`config.mk`:
```
export PLATFORM = sky130hd
export DESIGN_NAME = uart_apb_ctrl
export DESIGN_NICKNAME = d
export VERILOG_FILES = /design/src/rtl/uart_apb_ctrl.sv
export SDC_FILE = /design/constraint.sdc
export NUM_CORES = 1
export LEC_CHECK = 0
export ABC_AREA = 1
export CAP_MARGIN = 40
export CORE_ASPECT_RATIO = 1.2
export CORE_MARGIN = 3
export CORE_UTILIZATION = 45
export CTS_CLUSTER_SIZE = 20
export DETAILED_ROUTE_END_ITERATION = 12
export DONT_BUFFER_PORTS = 1
export PLACE_DENSITY = 0.65
export SYNTH_ARGS = -nofsm -noshare
export SYNTH_HDL_FRONTEND = slang
export SYNTH_SLANG_ARGS = --single-unit
export TNS_END_PERCENT = 1
```
`constraint.sdc`:
```
create_clock -name clk -period 5.8 [get_ports clk]
set_input_delay 1.16 -clock clk [delete_from_list [all_inputs] [get_ports clk]]
set_output_delay 1.16 -clock clk [all_outputs]
set_load 0.03 [all_outputs]
```
`src/rtl/uart_apb_ctrl.sv`:
```
`default_nettype none
// ============================================================================
// Module      : uart_apb_ctrl
// Description : APB slave controller for the UART datapath. Holds one RX byte
//               taken from the RX buffer and one TX byte offered to the
//               transmitter. Exports baud divisor and enables, and raises a
//               level interrupt. Blocked DATA writes insert wait states up to
//               TIMEOUT cycles.
// Revision    : 1.0 - initial release
// ============================================================================
module uart_apb_ctrl #(
    parameter logic [15:0] BAUD_RST = 16'd868,
    parameter int unsigned TIMEOUT  = 255
) (
    input  logic        clk,
    input  logic        rstn,
    // APB slave
    input  logic        psel,
    input  logic        penable,
    input  logic        pwrite,
    input  logic [3:0]  paddr,
    input  logic [31:0] pwdata,
    output logic [31:0] prdata,
    output logic        pready,
    output logic        pslverr,
    // RX buffer side
    input  logic [7:0]  rx_data_i,
    input  logic        rx_valid_i,
    output logic        rx_ready_o,
    // TX side
    output logic [7:0]  tx_data_o,
    output logic        tx_valid_o,
    input  logic        tx_ready_i,
    // Configuration and interrupt
    output logic [15:0] baud_div_o,
    output logic        rx_en_o,
    output logic        tx_en_o,
    output logic        irq_o
);

    // APB sequencing states
    localparam logic [1:0] c_st_idle   = 2'd0;
    localparam logic [1:0] c_st_setup  = 2'd1;
    localparam logic [1:0] c_st_access = 2'd2;

    // Register offsets (paddr[3:2])
    localparam logic [1:0] c_addr_data   = 2'd0;
    localparam logic [1:0] c_addr_status = 2'd1;
    localparam logic [1:0] c_addr_ctrl   = 2'd2;
    localparam logic [1:0] c_addr_baud   = 2'd3;

    localparam logic [15:0] c_timeout = 16'(TIMEOUT);

    logic [1:0]  r_state;
    logic [15:0] r_wait_cnt;
    logic        r_rx_full;
    logic [7:0]  r_rx_data;
    logic        r_tx_full;
    logic [7:0]  r_tx_data;
    logic [15:0] r_baud;
    logic        r_rx_en;
    logic        r_tx_en;
    logic        r_ie_rx;
    logic        r_ie_tx;
    logic        r_err;
    logic        r_irq;

    logic        w_acc;
    logic        w_is_data;
    logic        w_is_status;
    logic        w_is_ctrl;
    logic        w_is_baud;
    logic        w_tx_blocked;
    logic        w_pready;
    logic        w_wr;
    logic        w_rd;
    logic        w_push;
    logic        w_drop;
    logic        w_pop;
    logic        w_rd_empty;
    logic        w_baud_zero;
    logic        w_baud_load;
    logic        w_ctrl_wr;
    logic        w_flush;
    logic        w_err_clr;
    logic        w_err_set;
    logic        w_rx_cap;
    logic        w_tx_drain;
    logic        w_pslverr;
    logic [31:0] w_rdata;
    logic        w_unused;

    // Upper write-data bits and the byte-lane address bits carry no meaning
    assign w_unused = ^{pwdata[31:16], paddr[1:0]};

    // Address decode
    assign w_is_data   = (paddr[3:2] == c_addr_data);
    assign w_is_status = (paddr[3:2] == c_addr_status);
    assign w_is_ctrl   = (paddr[3:2] == c_addr_ctrl);
    assign w_is_baud   = (paddr[3:2] == c_addr_baud);

    // A live access phase: FSM in ACCESS with the bus still asserting it
    assign w_acc        = (r_state == c_st_access) & psel & penable;
    // DATA write against a full TX holding register must wait
    assign w_tx_blocked = pwrite & w_is_data & r_tx_full;
    // Complete immediately unless blocked; a blocked write gives up at TIMEOUT
    assign w_pready     = w_acc & (~w_tx_blocked | (r_wait_cnt == c_timeout));

    // Side effects are qualified by the completing cycle
    assign w_wr        = w_pready & pwrite;
    assign w_rd        = w_pready & ~pwrite;
    assign w_push      = w_wr & w_is_data & ~r_tx_full;
    assign w_drop      = w_wr & w_is_data & r_tx_full;
    assign w_pop       = w_rd & w_is_data & r_rx_full;
    assign w_rd_empty  = w_rd & w_is_data & ~r_rx_full;
    assign w_baud_zero = w_wr & w_is_baud & (pwdata[15:0] == 16'd0);
    assign w_baud_load = w_wr & w_is_baud & (pwdata[15:0] != 16'd0);
    assign w_ctrl_wr   = w_wr & w_is_ctrl;
    assign w_flush     = w_ctrl_wr & pwdata[4];
    assign w_err_clr   = w_wr & w_is_status & pwdata[2];
    assign w_err_set   = w_drop | w_rd_empty;
    assign w_pslverr   = w_drop | w_rd_empty | w_baud_zero;

    // Datapath handshakes
    assign rx_ready_o = r_rx_en & ~r_rx_full;
    assign tx_valid_o = r_tx_full & r_tx_en;
    assign w_rx_cap   = rx_valid_i & rx_ready_o;
    assign w_tx_drain = tx_valid_o & tx_ready_i;

    // Read mux; flush always reads back as 0 and unused bits are 0
    always_comb begin
        w_rdata = 32'd0;
        case (paddr[3:2])
            c_addr_data:   w_rdata = r_rx_full ? {24'd0, r_rx_data} : 32'd0;
            c_addr_status: w_rdata = {29'd0, r_err, r_tx_full, r_rx_full};
            c_addr_ctrl:   w_rdata = {28'd0, r_ie_tx, r_ie_rx, r_tx_en, r_rx_en};
            c_addr_baud:   w_rdata = {16'd0, r_baud};
            default:       w_rdata = 32'd0;
        endcase
    end

    // Response outputs are derived from registered state so an async reset
    // forces them to zero in the same cycle
    assign pready  = w_pready;
    assign pslverr = w_pslverr;
    assign prdata  = (w_pready & ~pwrite) ? w_rdata : 32'd0;

    assign tx_data_o  = r_tx_data;
    assign baud_div_o = r_baud;
    assign rx_en_o    = r_rx_en;
    assign tx_en_o    = r_tx_en;
    assign irq_o      = r_irq;

    // APB phase tracking; any loss of psel/penable abandons the transfer
    always_ff @(posedge clk or negedge rstn) begin
        if (!rstn) begin
            r_state <= c_st_idle;
        end else begin
            case (r_state)
                c_st_idle:   if (psel & ~penable) r_state <= c_st_setup;
                c_st_setup: begin
                    if (!psel)        r_state <= c_st_idle;
                    else if (penable) r_state <= c_st_access;
                end
                c_st_access: if (!w_acc || w_pready) r_state <= c_st_idle;
                default:     r_state <= c_st_idle;
            endcase
        end
    end

    // Wait-state counter: counts stalled access cycles, cleared otherwise
    always_ff @(posedge clk or negedge rstn) begin
        if (!rstn) r_wait_cnt <= 16'd0;
        else if (w_acc && !w_pready) r_wait_cnt <= r_wait_cnt + 16'd1;
        else r_wait_cnt <= 16'd0;
    end

    // RX holding register; flush wins over a same-edge capture
    always_ff @(posedge clk or negedge rstn) begin
        if (!rstn) begin
            r_rx_full <= 1'b0;
            r_rx_data <= 8'd0;
        end else if (w_flush) begin
            r_rx_full <= 1'b0;
        end else if (w_rx_cap) begin
            r_rx_full <= 1'b1;
            r_rx_data <= rx_data_i;
        end else if (w_pop) begin
            r_rx_full <= 1'b0;
        end
    end

    // TX holding register; a push only happens when empty, so it never
    // coincides with a drain
    always_ff @(posedge clk or negedge rstn) begin
        if (!rstn) begin
            r_tx_full <= 1'b0;
            r_tx_data <= 8'd0;
        end else if (w_flush) begin
            r_tx_full <= 1'b0;
        end else if (w_push) begin
            r_tx_full <= 1'b1;
            r_tx_data <= pwdata[7:0];
        end else if (w_tx_drain) begin
            r_tx_full <= 1'b0;
        end
    end

    // Control and baud configuration registers
    always_ff @(posedge clk or negedge rstn) begin
        if (!rstn) begin
            r_baud  <= BAUD_RST;
            r_rx_en <= 1'b0;
            r_tx_en <= 1'b0;
            r_ie_rx <= 1'b0;
            r_ie_tx <= 1'b0;
        end else begin
            if (w_baud_load) r_baud <= pwdata[15:0];
            if (w_ctrl_wr) begin
                r_rx_en <= pwdata[0];
                r_tx_en <= pwdata[1];
                r_ie_rx <= pwdata[2];
                r_ie_tx <= pwdata[3];
            end
        end
    end

    // Sticky error flag, write-1-to-clear
    always_ff @(posedge clk or negedge rstn) begin
        if (!rstn) r_err <= 1'b0;
        else if (w_err_set) r_err <= 1'b1;
        else if (w_err_clr) r_err <= 1'b0;
    end

    // Registered interrupt, one cycle behind the holding-register state
    always_ff @(posedge clk or negedge rstn) begin
        if (!rstn) r_irq <= 1'b0;
        else r_irq <= (r_ie_rx & r_rx_full) | (r_ie_tx & ~r_tx_full);
    end

endmodule
`default_nettype wire

```
# Yosys cells after proc, flatten, opt, wreduce, memory -nomap -nowiden
# Index checks and enable logic that the tools add are counted.
# word_totals
ff_bits	58
inputBits	51
output_inout_bits	63
word_cells	91
# op_classes
addsub	1
eq_ne	9
muxes	17
bitwise	37
n_reduce_logical	14
# op_table
cell	count
$pmux W32 S4	1
$mux W32	1
$and A1 B1 Y1	27
$add A16 B1 Y16 const B	1
$eq A16 B8 Y1 const B	1
$logic_not A16 Y1	1
$mux W16	1
$reduce_bool A16 Y1	1
$mux W1	8
$mux W2	4
$mux W8	1
$eq A2 B2 Y1 const B	3
$not A1 Y1	6
$pmux W2 S3	1
$reduce_bool A3 Y1	2
$eq A2 B1 Y1 const B	2
$logic_not A2 Y1	2
$or A1 B1 Y1	4
$reduce_and A2 Y1	2
$ne A3 B3 Y1 const B	1
$reduce_and A3 Y1	1
$logic_not A1 Y1	2
$ne A2 B1 Y1 const B	1
$ne A2 B2 Y1 const B	1
3 further kinds	3

# Longest topological paths before layout
# depth
word_depth	12
ltp_mapped	13
depth_no_buf	12

# Least setup slack after synthesis
# OpenSTA, ideal clock, no wires.
# synth_path
kind	input -> output
startpoint	in paddr[2]
endpoint	out prdata[0]
arrival_time_ns	2.792
t_required_ns	4.640
path_slack_ns	1.848
cell_stages	8
n_path_buf	0
path_cell_list	inv_2 -> nand2_1 -> inv_2 -> nand2_1 -> nor2_2 -> a21oi_2 -> nand2_2 -> a211oi_1
# synth_between
elab_chain_cells	8
elab_cells_between_ends	12
classes_between	eq/ne (3); mux (2); bitwise (6); reduce/logical (1)
# synth_lines
item	line	rtl
from (decl)	21	input logic [3:0] paddr,
$logic_not A2 Y1	97	assign w_is_data = (paddr[3:2] == c_addr_data);
$and A1 B1 Y1 (2 in series)	105	assign w_tx_blocked = pwrite & w_is_data & r_tx_full;
$not A1 Y1	107	assign w_pready = w_acc & (~w_tx_blocked | (r_wait_cnt == c_timeout));
$or A1 B1 Y1	107	
$and A1 B1 Y1	107	
via pready	24	output logic pready,
$and A1 B1 Y1	146	assign prdata = (w_pready & ~pwrite) ? w_rdata : 32'd0;
$mux W32	146	
to (decl)	23	output logic [31:0] prdata,
# The timed path passes the listed nets, and every way through them passes these cells. The select of a mux whose other input is x is not followed.

# Worst setup path in the final report
# layout_path
startpoint	in paddr[2]
endpoint	out prdata[2]
# The elaborated chain is that of the path after synthesis.

==> metrics.md <==
| Metric | Value |
|---|---|
| Outcome | `finished clean` |
| Minimum clock period | `4.219 ns` |
| Max-slew violation count | `0` |
| Worst Skew | `0.007260 ns` |
| Vias in the first global route | `2,238` |
| Post-cts gate resize count | `0` |
| Most common cell in the netlist | `nand2_1` |
| Longest Clk Path Bufs | `2` |
| Starting density of the core | `0.4666` |
| Ys async rst share | `1.000` |
| Final number of hold-violating endpoints | `0` |
| Synth Flop Type | `dfrtp_1` |
| Post-CTS Setup Bufs | `0` |
| Die Width | `80.87 µm` |
| Total GRT Usage | `0.1889` |
| Final setup TNS | `0 ns` |
| Peak Freq | `0.2370 GHz` |
| Power, Total | `0.8998 mW` |
| FILL cells | `661` |
| Clk_lat worst skew | `0.34 ns` |
| Startpoint types | `primary input` |
| Commonest cells post-synth | `125 x nand2_1, 53 x dfrtp_1, 34 x nor2_1, 27 x inv_1, 21 x nand3_1` |
| Cts bufs inserted | `9` |
| Area delta synth->final | `6.656%` |
| WP data required | `4.64 ns` |
| Synth Area per Inst | `8.158 µm²` |
| Vias/cell | `5.148` |
| Root Buffer | `clkbuf_8` |
| Seq cells post-synth | `58` |
| Post-cts hold buffer count | `0` |
| Max Cap Viol | `0` |
| Ant diodes | `0` |
| Final GP Congestion | `0.8398` |
| Total wire length | `6871 µm` |
| # port buffers | `0` |
| Final setup violating endpoints | `0` |
| Htree depth | `3` |
| Power per cell area | `278.7 mW/mm²` |
| Data arrival time of the critical path | `3.06 ns` |
| Dpl cells | `450` |
| Crit. End Element | `primary output` |
| Synth unique cells | `40` |
| First-pass GRT wire length | `10,970 µm` |
| Yosys warning count | `0` |
| Vias | `2,399` |
| Peak supply drop | `166.6 µV` |
| Share of layout cells above drive strength 1 | `0.1312` |
| RSZ-0062 raised after global routing | `no` |
| Yosys top cell area share | `0.4382` |
| I/O Pins | `114` |
| Seq/Total Area, Yosys | `0.4816` |
| DR DRC count | `0` |
| Non-Filler Instances | `466` |
| Largest net degree at the start of global routing | `59` |
| First-pass detailed-route iteration total | `4` |
| DIE AREA | `0.007750 mm²` |
| Hold Crit Class | `reg2reg` |
| GR Overflow Total | `0` |
| DR WL/cell | `14.74 µm` |
| Clock Sinks | `58` |
| Critical path class | `in2out` |
| Final HPWL DP | `5173 µm` |
| Number of synthesized flops with an enable pin | `0` |
| Leak | `1.546 nW` |
| Post-synth top area cell | `dfrtp_1` |
| Final worst path period share | `0.7274` |
| Initial antenna violation count | `0` |
| Row Count | `32` |
| Core area | `0.006486 mm²` |
| Area contributors post-synth | `dfrtp_1 44%, nand2_1 16%, dfstp_2 4.3%` |
| Slew headroom | `0.4317` |
| Mapped Cells | `371` |
| DR iter-0 viols | `115` |
| Detail Route Antenna Nets | `0` |
| Mapped cell area | `0.003027 mm²` |
| Slew @ Worst Pin | `0.8413 ns` |
| CTS tree | `built` |
| Net count reported at finish | `428` |
| Crit Path Max Fanout | `16` |
| Clock Pin Slew Worst Setup and Hold Paths | `0.07 ns` |
| Die H | `95.84 µm` |
## routing by layer
layer  global-route usage  part of all wire
met5                    0                 0
met4              0.07183             0.016
met3              0.07491             0.075
met2               0.3034              0.50
met1               0.2274              0.41
## through the flow
step	hold slack [ns]	worst slack [ns]	area [µm²]	util
2_1_floorplan	0.4303	1.848	3083	-
3_3_place_gp	0.4509	1.423	3024	0.4662
3_5_place_dp	0.4525	1.548	3034	0.4678
4_1_cts	0.4634	1.548	3228	0.4977
5_1_grt	0.4805	1.405	3228	0.4977
6_report	0.4590	1.581	3228	0.4977
## where the power goes
group / total [mW] / switching, mW / leakage, nW / internal, mW
Clock: 0.369 / 0.170 / 0.0889 / 0.199
Sequential: 0.471 / 0.0403 / 0.781 / 0.431
Combinational: 0.0600 / 0.0431 / 0.676 / 0.0169
Total: 0.900 / 0.253 / 1.55 / 0.647
## worst paths after layout
kind / start / endpoint / slack [ns] / cells past startpoint
setup / recovery: paddr[2] / prdata[2] / 1.58 / 8
hold / removal: r_wait_cnt[0] / r_wait_cnt[0] / 0.46 / 1
setup reg to reg: r_wait_cnt[0] / r_rx_full / 3.67 / 8
hold reg to reg: r_wait_cnt[0] / r_wait_cnt[0] / 0.46 / 1
max in group asynchronous: rstn / baud_div_o[2] / 5.08 / 0
min in group asynchronous: rstn / r_ie_rx / 0.51 / 0
## flip-flops by register name (all words and copies together), names as in the netlist
signal      cells
r_rx_full       1
baud_div_o     16
r_err           1
r_tx_full       1
irq_o           1
r_ie_tx         1
r_ie_rx         1
r_rx_data       8
rx_en_o         1
r_state         2
r_wait_cnt     16
tx_en_o         1
tx_data_o       8
## critical path, stage by stage
cell and delay (ns):
inv_2 0.03, nand2_1 0.10, inv_2 0.08, nand2_1 0.08, nor2_2 0.06, a21oi_2 0.47
nand2_2 0.34, a41oi_1 0.74
## placed cells by master, fill, tap and decap left out, types with 2 or more instances in the layout
cell,Yosys,layout
nand2_1,125,125
dfrtp_1,53,53
nor2_1,34,34
inv_1,27,27
nand3_1,21,21
conb_1,1,16
o21ai_1,10,10
clkbuf_8,0,9
inv_2,7,7
o21ai_0,7,7
nand4_1,6,6
nand2_2,5,5
a21oi_1,5,5
a211oi_1,5,5
o22ai_1,5,5
dfstp_2,5,5
nand2_4,4,4
xnor2_1,3,3
clkinvlp_4,0,3
nand3_2,2,2
nor2_4,2,2
o21a_1,2,2
a41oi_1,2,2
nor4_1,2,2
nor2_8,2,2
buf_2,3,2
## layout make-up
type | count | area [µm²] | area share
clock buffers | 10 | 127.6 | 0.03953
clock inverters | 6 | 66.31 | 0.02054
inverters | 35 | 131.4 | 0.04070
multi-input cells | 270 | 1329 | 0.4116
flip-flops and latches | 58 | 1458 | 0.4516
well taps | 85 | 106.4 | 0.03295
repair buffers | 2 | 10.01 | 0.003101
## cell families (layout without fill, tap and decap cells)
group                      after synthesis  in the layout  synth area share
AOI/OAI and AO/OA                       41             41           0.08433
xor gates and xnor gates                 4              4           0.01158
buffers and inverters                   58             53           0.09798
DFF                                     58             58            0.4816
adders and majority gates                1              1          0.004133
and+or+nand+nor                        208            208            0.3191
other                                    1             16          0.001239
(Power assumes the default switching activity.)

:: ASSIGNED TASK ::
Find every line in the records that has the word "Vias". Copy those lines.

:: SOLUTION FOR THIS PROBLEM ::
| Vias in the first global route | `2,238` |
| Vias/cell | `5.148` |
| Vias | `2,399` |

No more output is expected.